>>>

**src/rtl/cpu_pkg.sv**
```systemverilog
// Shared widths, constants and the IF/ID pipeline record for the 32-bit core.
// Imported by the fetch stage and its PC sub-module.
package cpu_pkg;

    localparam int XLEN      = 32;
    localparam int OPCODE_W  = 6;
    localparam int REG_W     = 5;
    localparam int SHAMT_W   = 5;
    localparam int FUNCT_W   = 6;
    localparam int JADDR_W   = 26;
    localparam int IMM_W     = XLEN / 2;

    localparam logic [XLEN-1:0] NOP_INSTR        = 32'h0000_0000;
    localparam logic [XLEN-1:0] RESET_PC_DEFAULT = 32'h0000_0000;
    localparam logic [XLEN-1:0] PC_STEP          = 32'h0000_0004;

    typedef struct packed {
        logic            valid;
        logic [XLEN-1:0] pc_plus4;
        logic [XLEN-1:0] instr;
    } if_id_t;

    // Clears the byte-offset bits so every fetch address is word aligned.
    function automatic logic [XLEN-1:0] word_align(input logic [XLEN-1:0] addr);
        return addr & ~XLEN'(3);
    endfunction

endpackage

```
**src/rtl/pc_reg.sv**
```systemverilog
// Program counter register: reset value, external load, or +4 advance.
// load has priority over en; with neither asserted the PC holds.
module pc_reg
    import cpu_pkg::*;
#(
    parameter int              N         = XLEN,
    parameter logic [N-1:0]    RESET_VAL = RESET_PC_DEFAULT
) (
    input  logic         clk,
    input  logic         reset,
    input  logic         en,
    input  logic         load,
    input  logic [N-1:0] load_val,
    output logic [N-1:0] pc
);

    logic [N-1:0] pc_q;
    logic [N-1:0] pc_d;

    always_comb begin
        pc_d = pc_q;
        if (load) begin
            pc_d = load_val;
        end else if (en) begin
            pc_d = pc_q + N'(4);
        end
    end

    always_ff @(posedge clk) begin
        if (reset) begin
            pc_q <= RESET_VAL;
        end else begin
            pc_q <= pc_d;
        end
    end

    assign pc = pc_q;

endmodule

```
**src/rtl/fetch_id_stage.sv**
```systemverilog
// Fetch stage with the IF/ID pipeline register and decode-field slicing.
// Update priority each edge: reset > redirect > stall > imem_ready > bubble.
module fetch_id_stage
    import cpu_pkg::*;
#(
    parameter int           n        = XLEN,
    parameter int           i        = n / 2,
    parameter logic [n-1:0] RESET_PC = RESET_PC_DEFAULT
) (
    input  logic                clk,
    input  logic                reset,
    output logic [n-1:0]        imem_addr,
    input  logic [n-1:0]        imem_rdata,
    input  logic                imem_ready,
    input  logic                stall,
    input  logic                redirect,
    input  logic [n-1:0]        redirect_pc,
    output logic                id_valid,
    output logic [n-1:0]        id_pc_plus4,
    output logic [n-1:0]        id_instr,
    output logic [OPCODE_W-1:0] id_opcode,
    output logic [REG_W-1:0]    id_rs,
    output logic [REG_W-1:0]    id_rt,
    output logic [REG_W-1:0]    id_rd,
    output logic [SHAMT_W-1:0]  id_shamt,
    output logic [FUNCT_W-1:0]  id_funct,
    output logic [i-1:0]        id_imm16,
    output logic [JADDR_W-1:0]  id_jaddr26
);

    logic [n-1:0] pc;
    logic [n-1:0] pc_plus4;
    logic [n-1:0] redirect_target;
    logic         pc_en;
    logic         accept;

    if_id_t if_id_q;
    if_id_t if_id_d;

    assign redirect_target = redirect_pc & ~n'(3);
    assign accept          = !redirect && !stall && imem_ready;
    assign pc_en           = accept;

    pc_reg #(
        .N         (n),
        .RESET_VAL (RESET_PC)
    ) u_pc_reg (
        .clk      (clk),
        .reset    (reset),
        .en       (pc_en),
        .load     (redirect),
        .load_val (redirect_target),
        .pc       (pc)
    );

    assign imem_addr = pc & ~n'(3);
    // Wraps modulo 2^n by construction; no carry out is kept.
    assign pc_plus4  = pc + n'(4);

    always_comb begin
        if_id_d = if_id_q;
        if (redirect) begin
            if_id_d.valid = 1'b0;
        end else if (stall) begin
            if_id_d = if_id_q;
        end else if (imem_ready) begin
            if_id_d.valid    = 1'b1;
            if_id_d.instr    = imem_rdata;
            if_id_d.pc_plus4 = pc_plus4;
        end else begin
            if_id_d.valid = 1'b0;
        end
    end

    always_ff @(posedge clk) begin
        if (reset) begin
            if_id_q.valid    <= 1'b0;
            if_id_q.pc_plus4 <= '0;
            if_id_q.instr    <= NOP_INSTR;
        end else begin
            if_id_q <= if_id_d;
        end
    end

    // A bubble or flushed slot always presents a NOP to decode.
    assign id_valid    = if_id_q.valid;
    assign id_pc_plus4 = if_id_q.pc_plus4;
    assign id_instr    = if_id_q.valid ? if_id_q.instr : NOP_INSTR;

    assign id_opcode   = id_instr[31:26];
    assign id_rs       = id_instr[25:21];
    assign id_rt       = id_instr[20:16];
    assign id_rd       = id_instr[15:11];
    assign id_shamt    = id_instr[10:6];
    assign id_funct    = id_instr[5:0];
    assign id_imm16    = id_instr[i-1:0];
    assign id_jaddr26  = id_instr[25:0];

endmodule

```
**config.mk**
```make
export PLATFORM = sky130hd
export DESIGN_NAME = fetch_id_stage
export DESIGN_NICKNAME = d
export VERILOG_FILES = /design/src/rtl/cpu_pkg.sv /design/src/rtl/pc_reg.sv /design/src/rtl/fetch_id_stage.sv
export SDC_FILE = /design/constraint.sdc
export NUM_CORES = 1
export LEC_CHECK = 0
export BUFFER_PORTS_ARGS = -buffer_cell sky130_fd_sc_hd__buf_2
export CAP_MARGIN = 20
export CORE_UTILIZATION = 50
export CTS_BUF_LIST = sky130_fd_sc_hd__clkbuf_8
export DETAILED_ROUTE_END_ITERATION = 16
export PLACE_DENSITY_LB_ADDON = 0.08
export SYNTH_ARGS = -nofsm -noshare
export SYNTH_HDL_FRONTEND = slang
export SYNTH_SLANG_ARGS = --single-unit
```
**constraint.sdc**
```tcl
create_clock -name clk -period 2.43 [get_ports clk]
set_input_delay 0.1215 -clock clk [delete_from_list [all_inputs] [get_ports clk]]
set_output_delay 0.1215 -clock clk [all_outputs]
set_load 0.03 [all_outputs]
```
==> results.cfg, run 1 <==
[global_routing]
grt_pass1_vias = 4697
grt_max_degree = 49
grt_usage_pct = 25.6
grt_pass1_wl_microns = 23300
gr-total-overflow = 0
antenna_found_initial = 0

[clock_network]
clockBufferDepth = 2
clkTransAtPathRegs_ps = 90
h-tree-depth = 3
worstSkewPairLatency_ps = 360
cts_tree = done
cts_resized = 0
cts_made_buffers = 9
cts.sinks = 93
cts_root_buffer = clkbuf_8
postCtsSetupRepairBufs = 0

[place]
port_buffers = 233
hpwl_microns = 10400
place.gp.congestion = 0.820

[setup_path]
cp_max_fo = 14
crit_arrival_ps = 2490
required_ps = 2700
startpoint_type = flip-flop
r2r_setup_slack_ps = 220
crit_type = reg2reg
worst_setup_path_end_kind = flip-flop

[job]
maxCapViolations = 0

[finish]
num_antenna_cells = 0
nets = 902
drive_above_1_share_pct = 33.5
final_cell_mix = 233 x buf_2, 93 x dfxtp_1, 90 x nand2_1
fin_util_pct = 59.7
syn_to_final_growth_pct = 16.7
largest_reg_flops = 32
n_fill_cell = 1044
final_common_cell = buf_2

[power]
p_seq_share_pct = 51.1
p_int_mw = 2.32
power_switching_share_pct = 30.2
ir_drop_uv = 326
p_sw_mw = 1.00
powerDensity_mw_per_mm2 = 514
p_clk_share_pct = 32.1
power.leakage_nw = 2.84
combPwrFrac_pct = 16.8

[synthesis]
async_reset_ff_share_pct = 0
ys_ff_latch = 93
yosysTopAreaCell = dfxtp_1
synth.avg_cell_area_sq_um = 7.94
synth_area_leaders = dfxtp_1 34%, buf_4 15%, nand2_1 6.1%
synthCells = 696
ys_types = 52
synth_ff_type = dfxtp_1
yosysSeqAreaShare_pct = 33.7
yosys_warnings = 0
synth_edf_count = 0
synth.top_cell.area_share_pct = 33.7
netlist_area_sq_mm = 0.00552

[drt]
routedWlPerCell_microns = 15.1
ant_nets = 0
routed_via_density = 5.39
wirelength_microns = 14800
drc = 0
firstDrtPassIters = 6
drt_iter0_drc = 319
vias = 5268

[sta]
max_freq_mhz = 452
min_period_ps = 2210
period_share_pct = 91.1
fin_setup_tns_ps = 0
finalSetupViolations = 0
tightest_slew_ps = 916
slew_violations = 0
rsz0062_at_grt = false
hold_viol = 0
fin_skew_ps = 4.31
slew_headroom_pct = 38.8

[floorplan]
start_util_pct = 51.2
row_count = 38
coreArea_sq_mm = 0.0108
fp.dieW_microns = 107
die_area_sq_mm = 0.0115
num_io_pins = 240
fp.dieH_microns = 107

[hold_path]
min_path_type = in2reg

[run_status]
status = finished clean
## metrics by stage
step / instance area, sq um / setup slack (ps) / hold WS (ps) / total power, mW / cells
2_1_floorplan: 5540 / 135 / 257 / 2.11 / 699
3_3_place_gp: 5930 / 308 / 365 / 2.23 / 929
3_5_place_dp: 5930 / 230 / 369 / 2.24 / 929
4_1_cts: 6450 / 203 / 0.429 / 3.35 / 977
5_1_grt: 6450 / 117 / 4.62 / 3.46 / 977
6_report: 6450 / 216 / 16.6 / 3.32 / 977
## critical path, stage by stage, from the launching register on
cell and delay (ps):
dfxtp_1 350, ha_1 220, nand3_1 130, or3_1 590, or4_1 570, a311oi_1 260
## timing repair
action,4_1_cts,5_1_grt
endpoints found under the hold margin,32,0
endpoints found under the setup margin,0,0
hold buffers,32,0
## final cells by class
class | instances | area (sq um) | area share, %
multi-input combinational | 440 | 2560 | 39.8
sequential | 93 | 1860 | 28.9
timing repair buffer | 285 | 1640 | 25.4
tap | 140 | 175 | 2.72
clock buffer | 10 | 138 | 2.13
clock inverter | 6 | 62.6 | 0.970
inverter | 3 | 11.3 | 0.175
## path summary, 6_finish.rpt
kind,start,to,cells past startpoint
worst max-delay path,u_pc_reg.pc[2],u_pc_reg.pc[24],5
worst min-delay path,imem_rdata[0],if_id_q[0],3
worst max register to register,u_pc_reg.pc[2],u_pc_reg.pc[24],5
worst min register to register,if_id_q[24],if_id_q[24],2
## logic make-up after synthesis
family	count (synthesis)	share of synthesized area [%]
AO/OA/AOI/OAI	130	16.2
XOR/XNOR	20	3.17
adder cells (fa/ha/maj)	1	0.226
buffers and inverters	166	20.2
flip-flops	93	33.7
other	1	0.0679
AND/OR/NAND/NOR	285	26.4
## power groups by stage
stage	Sequential, mW	Clock (mW)	Combinational (mW)
floorplan	1.76	0	0.350
global placement	1.72	0	0.511
detailed placement	1.73	0	0.515
CTS	1.69	1.10	0.558
global route	1.71	1.15	0.604
finish	1.69	1.07	0.557
## routing by layer
layer	up-vias	track usage (%)	wire (microns)
met5	-	0	0
met4	0	11.3	367
met3	31	3.47	775
met2	198	44.2	7390
met1	2433	31.6	6260
li1	2606	-	-
## cell usage after synthesis, types with 12 or more instances
| library cell | number |
|---|---|
| a211oi_1 | 18 |
| a21oi_1 | 37 |
| a311oi_1 | 32 |
| and2_1 | 33 |
| buf_4 | 112 |
| clkbuf_1 | 37 |
| dfxtp_1 | 93 |
| nand2_1 | 90 |
| nand3_1 | 12 |
| nand4_1 | 15 |
| nor2_1 | 58 |
| o21ai_0 | 15 |
| o31ai_1 | 17 |
| or3_1 | 20 |
| or4_1 | 17 |
| xnor2_1 | 13 |
(Power assumes the default switching activity.)
==> run 2, diff against run 1 <==
--- a/config.mk
+++ b/config.mk
@@ -10,7 +10,7 @@
 export CORE_UTILIZATION = 50
 export CTS_BUF_LIST = sky130_fd_sc_hd__clkbuf_8
 export DETAILED_ROUTE_END_ITERATION = 16
-export PLACE_DENSITY_LB_ADDON = 0.08
+export PLACE_DENSITY = 0.91
 export SYNTH_ARGS = -nofsm -noshare
 export SYNTH_HDL_FRONTEND = slang
 export SYNTH_SLANG_ARGS = --single-unit
==> run 2 against run 1 <==
Compared with the run above: clock skew grew 10 ps; sequential power barely moved; register-to-register slack got worse by 20 ps; via count up 3.2%; largest power group unchanged.
==> results.cfg, run 2 (synthesized netlist as in run 1, its figures left out) <==
[drt]
vias = 5437
drt_iter0_drc = 410
routed_via_density = 5.55
ant_nets = 0
firstDrtPassIters = 9
routedWlPerCell_microns = 15.6
wirelength_microns = 15200
drc = 0

[global_routing]
antenna_found_initial = 1
grt_pass1_wl_microns = 23700
gr-total-overflow = 0
grt_max_degree = 86
grt_pass1_vias = 4769
grt_usage_pct = 26.5

[finish]
final_common_cell = buf_2
multi_input_area_sq_mm = 0.00256
nets = 903
design_area_sq_mm = 0.00650
fin_util_pct = 60.2
syn_to_final_growth_pct = 17.7
regArea_sq_mm = 0.00186
drive_above_1_share_pct = 33.1
n_fill_cell = 943
final_cell_mix = 233 x buf_2, 93 x dfxtp_1, 90 x nand2_1
fin_cells = 979
largest_reg_flops = 32

[clock_network]
cts.sinks = 93
cts_made_buffers = 9
h-tree-depth = 3
cts_tree = done
clockBufferDepth = 2
cts_resized = 0
clkTransAtPathRegs_ps = 100
postCtsSetupRepairBufs = 0
cts_root_buffer = clkbuf_8
worstSkewPairLatency_ps = 370

[power]
power.leakage_nw = 2.85
powerDensity_mw_per_mm2 = 527
p_total_mw = 3.43
ir_drop_uv = 275

[setup_path]
slowest_stage = o41a_1
path_delay_family = compound AO/OA/AOI/OAI gates
timing.critical_path.buf_inv = 1
required_ps = 2670
critPathMaxStageDelay_ps = 430
cp_max_fo = 12
crit_chain = ha_1, nand3_1, buf_4, or2_2, o41a_1, a2111oi_0
r2r_setup_slack_ps = 200
crit_type = reg2reg
worst_setup_path_end_kind = flip-flop
crit_arrival_ps = 2470
startpoint_type = flip-flop

[sta]
fin_setup_tns_ps = 0
finalSetupViolations = 0
worst_slack_ps = 198
min_period_ps = 2230
period_share_pct = 91.8
max_freq_mhz = 448
hold_ws_ps = 16.6
hold_viol = 0
tightest_slew_ps = 555
slew_headroom_pct = 63.0
fin_skew_ps = 14.3
slew_violations = 0
rsz0062_at_grt = false

[place]
postPlaceCellArea_sq_mm = 0.00592
port_buffers = 233
place.gp.congestion = 0.906
placed_cells = 926
hpwl_microns = 10300
place_ws_ps = 252

[floorplan]
num_io_pins = 240
fp.dieW_microns = 107
fp.dieH_microns = 107
coreArea_sq_mm = 0.0108
row_count = 38
start_util_pct = 51.2
die_area_sq_mm = 0.0115

[hold_path]
min_path_type = in2reg

[run_status]
status = finished clean

[job]
maxCapViolations = 0
[run 2: changes by cell type in the layout (fill, tap and decap cells not counted), sizes merged, moves of 2 or more]
| cell | before | now |
|---|---|---|
| buf | 253 | 250 |
| clkinv | 5 | 2 |
| clkinvlp | 0 | 2 |
| dlygate4sd3 | 32 | 36 |
[run 2: cell type report]
cell class	instances	share of cell area, %
Antenna cell	1	0.0385
Multi-Input combinational cell	440	39.4
Clock buffer	9	1.90
Timing Repair Buffer	286	25.6
Clock inverter	7	1.50
Tap cell	140	2.69
Inverter	3	0.173
Sequential cell	93	28.6
[run 2: worst min-delay path: cells and delay by family]
family	cells	cell delay (ps)
AO/OA/AOI/OAI	1	60
AND/OR/NAND/NOR	1	80
buffers and inverters	1	100
[run 2: per-layer routing]
layer	GRT usage, %	part of all wire, %
met1	31.3	39
met2	45.9	51
met3	4.26	7.0
met4	13.8	3.0
met5	0	0
[run 2: worst paths after layout]
kind	endpoint	cells past startpoint	start
max	u_pc_reg.pc[28]	6	u_pc_reg.pc[3]
min	u_pc_reg.pc[11]	3	redirect_pc[11]
max reg2reg	u_pc_reg.pc[28]	6	u_pc_reg.pc[3]
min reg2reg	if_id_q[18]	2	if_id_q[18]
[run 2: report_power, final]
group | leakage, nW | total, mW | switching (mW) | internal (mW)
Combinational | 1.98 | 0.571 | 0.353 | 0.218
Clock | 0.106 | 1.17 | 0.585 | 0.583
Sequential | 0.763 | 1.69 | 0.0914 | 1.60
[run 2: what timing repair did]
| action | 4_1_cts | 5_1_grt |
|---|---|---|
| hold buffers | 36 | 0 |
| hold endpoints to repair | 36 | 0 |
| endpoints found under the setup margin | 0 | 0 |
==> run 3, diff against run 2 <==
--- a/config.mk
+++ b/config.mk
@@ -5,12 +5,13 @@
 export SDC_FILE = /design/constraint.sdc
 export NUM_CORES = 1
 export LEC_CHECK = 0
+export ABC_AREA = 1
 export BUFFER_PORTS_ARGS = -buffer_cell sky130_fd_sc_hd__buf_2
 export CAP_MARGIN = 20
-export CORE_UTILIZATION = 50
+export CORE_UTILIZATION = 49
 export CTS_BUF_LIST = sky130_fd_sc_hd__clkbuf_8
 export DETAILED_ROUTE_END_ITERATION = 16
-export PLACE_DENSITY = 0.91
+export PLACE_DENSITY = 0.9
 export SYNTH_ARGS = -nofsm -noshare
 export SYNTH_HDL_FRONTEND = slang
 export SYNTH_SLANG_ARGS = --single-unit
==> run 3 against run 2 <==
Compared with the run above: largest power group unchanged; clock power is 13% lower; worst hold slack worse by 4.4 ps; highest routed layer unchanged; cell area decreased by 9.6%; sequential share of layout area increased by 3.0 points.
==> results.cfg, run 3 <==
[place]
placed_cells = 1026
postPlaceCellArea_sq_mm = 0.00568
port_buffers = 233
hpwl_microns = 9770
place.gp.congestion = 0.920

[global_routing]
grt_pass1_wl_microns = 21400
gr-total-overflow = 0
grt_pass1_vias = 4468
grt_max_degree = 65
grt_usage_pct = 24.1
antenna_found_initial = 0

[clock_network]
postCtsSetupRepairBufs = 0
worstSkewPairLatency_ps = 350
clkTransAtPathRegs_ps = 100
cts_root_buffer = clkbuf_8
cts.sinks = 93
cts_hold_buf = 0
cts_resized = 0
cts_made_buffers = 9
clockBufferDepth = 2
cts_tree = done
h-tree-depth = 3

[synthesis]
synth_area_leaders = dfxtp_1 36%, buf_4 16%, nand2_1 15%
ys_ff_latch = 93
synth.avg_cell_area_sq_um = 6.62
netlist_area_sq_mm = 0.00521
synth_most_common_cell = nand2_1
synthCells = 787
yosysTopAreaCell = dfxtp_1
async_reset_ff_share_pct = 0
ys_types = 26
yosys_warnings = 0
synth_ff_type = dfxtp_1
synthTopCellsByCount = 204 x nand2_1, 108 x buf_4, 93 x dfxtp_1
yosysSeqAreaShare_pct = 35.7
synth.top_cell.area_share_pct = 35.7
synth_edf_count = 0

[hold_path]
min-delay-start = imem_rdata[25]
min_path_type = in2reg

[job]
maxCapViolations = 0

[finish]
n_fill_cell = 1075
largest_reg_flops = 32
final_common_cell = buf_2
final_cell_mix = 233 x buf_2, 204 x nand2_1, 93 x dfxtp_1
fin_cells = 1042
design_area_sq_mm = 0.00588
drive_above_1_share_pct = 31.1
nets = 971
fin_util_pct = 57.0
multi_input_area_sq_mm = 0.00217
num_antenna_cells = 0
syn_to_final_growth_pct = 12.8
regArea_sq_mm = 0.00186

[sta]
period_share_pct = 68.7
max_freq_mhz = 599
min_period_ps = 1670
fin_setup_tns_ps = 0
rsz0062_at_grt = false
finalSetupViolations = 0
fin_skew_ps = 9.77
slew_headroom_pct = 46.3
tightest_slew_ps = 804
hold_viol = 0
slew_violations = 0

[drt]
drt_iter0_drc = 212
routed_via_density = 4.88
firstDrtPassIters = 5
ant_nets = 0
routedWlPerCell_microns = 12.8
vias = 5090
drc = 0
wirelength_microns = 13300

[setup_path]
startpoint_type = flip-flop
timing.critical_path.buf_inv = 0
cp_max_fo = 4
reg2reg_from = u_pc_reg.pc[2]
required_ps = 2690
critPathMaxStageDelay_ps = 380
slowest_stage = dfxtp_1
path_delay_family = simple AND/OR/NAND/NOR gates
crit_type = reg2reg
cp-startpoint = u_pc_reg.pc[2]
worst_setup_path_end_kind = flip-flop
crit_arrival_ps = 1930
crit_top_cell = nand2_1
crit_chain = ha_1, nand2_1, nor2_1, nand2_1, nor2_2, nand2_1, nand2_1, nand3_1, o21ai_1

[floorplan]
start_util_pct = 50.5
row_count = 37
num_io_pins = 240
fp.dieH_microns = 105
coreArea_sq_mm = 0.0103
fp.dieW_microns = 105
die_area_sq_mm = 0.0111

[power]
powerDensity_mw_per_mm2 = 527
power.leakage_nw = 3.09
ir_drop_uv = 311
p_total_mw = 3.10

[run_status]
status = finished clean
-- run 3: changes by cell type after synthesis, sizes merged, moves of 18 or more --
cell and change:
nor2 +46, nand2 +120, nand3 +24, inv +64, o21ai +67, a211oi -18, a311oi -32, and2 -31
or3 -21
-- run 3: cell type report --
cell class                      count  area share, %
Sequential cell                    93           31.7
Clock inverter                      4          0.532
Tap cell                          136           2.89
Multi-Input combinational cell    488           36.9
Clock buffer                       12           2.81
Timing Repair Buffer              241           20.9
Inverter                           68           4.34
-- run 3: cells by family after synthesis --
family / share of synthesized area (%)
simple gates: 28.2
buf+inv: 23.0
compound gates: 12.3
flops: 35.7
xor+xnor: 0.504
fa+ha+maj: 0.240
other cells: 0.0719
-- run 3: worst paths after layout --
check                    endpoint  slack, ps  cells past startpoint
setup / recovery  u_pc_reg.pc[24]        760                      9
hold / removal        if_id_q[25]         10                      3
setup reg to reg  u_pc_reg.pc[24]        760                      9
hold reg to reg   id_pc_plus4[23]        460                      2
-- run 3: stage by stage --
| stage | hold slack, ps | setup WS (ps) |
|---|---|---|
| floorplan | 271 | 781 |
| finish | 12.2 | 760 |
| detailed placement | 376 | 861 |
| CTS | 0.814 | 780 |
| global route | 16.1 | 619 |
| global placement | 371 | 898 |
-- run 3: power breakdown --
group	internal [mW]	switching [mW]	total, mW
combinational	0.142	0.296	0.438
clock	0.459	0.557	1.02
sequential	1.59	0.0553	1.64
-- run 3: worst register-to-register path, cell delays in order (launching register included) --
cell and delay, ps:
dfxtp_1 380, ha_1 170, nand2_1 90, nor2_1 150, nand2_1 160, nor2_2 230, nand2_1 70, nand2_1 60
nand3_1 100, o21ai_1 150
-- run 3: routing by layer --
| metal | up-vias | GRT usage (%) | share of wire (%) |
|---|---|---|---|
| met4 | 0 | 8.15 | 2.4 |
| li1 | 2571 | - | - |
| met5 | - | 0 | 0 |
| met3 | 25 | 3.31 | 6.3 |
| met1 | 2279 | 29.3 | 41 |
| met2 | 215 | 43.5 | 50 |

<<<

Activity: Extract exactly and only the lines above from the line containing "cp-startpoint = u_pc_reg.pc[2]" through the line containing "die_area_sq_mm = 0.0111", both end lines included.

Task response:
cp-startpoint = u_pc_reg.pc[2]
worst_setup_path_end_kind = flip-flop
crit_arrival_ps = 1930
crit_top_cell = nand2_1
crit_chain = ha_1, nand2_1, nor2_1, nand2_1, nor2_2, nand2_1, nand2_1, nand3_1, o21ai_1

[floorplan]
start_util_pct = 50.5
row_count = 37
num_io_pins = 240
fp.dieH_microns = 105
coreArea_sq_mm = 0.0103
fp.dieW_microns = 105
die_area_sq_mm = 0.0111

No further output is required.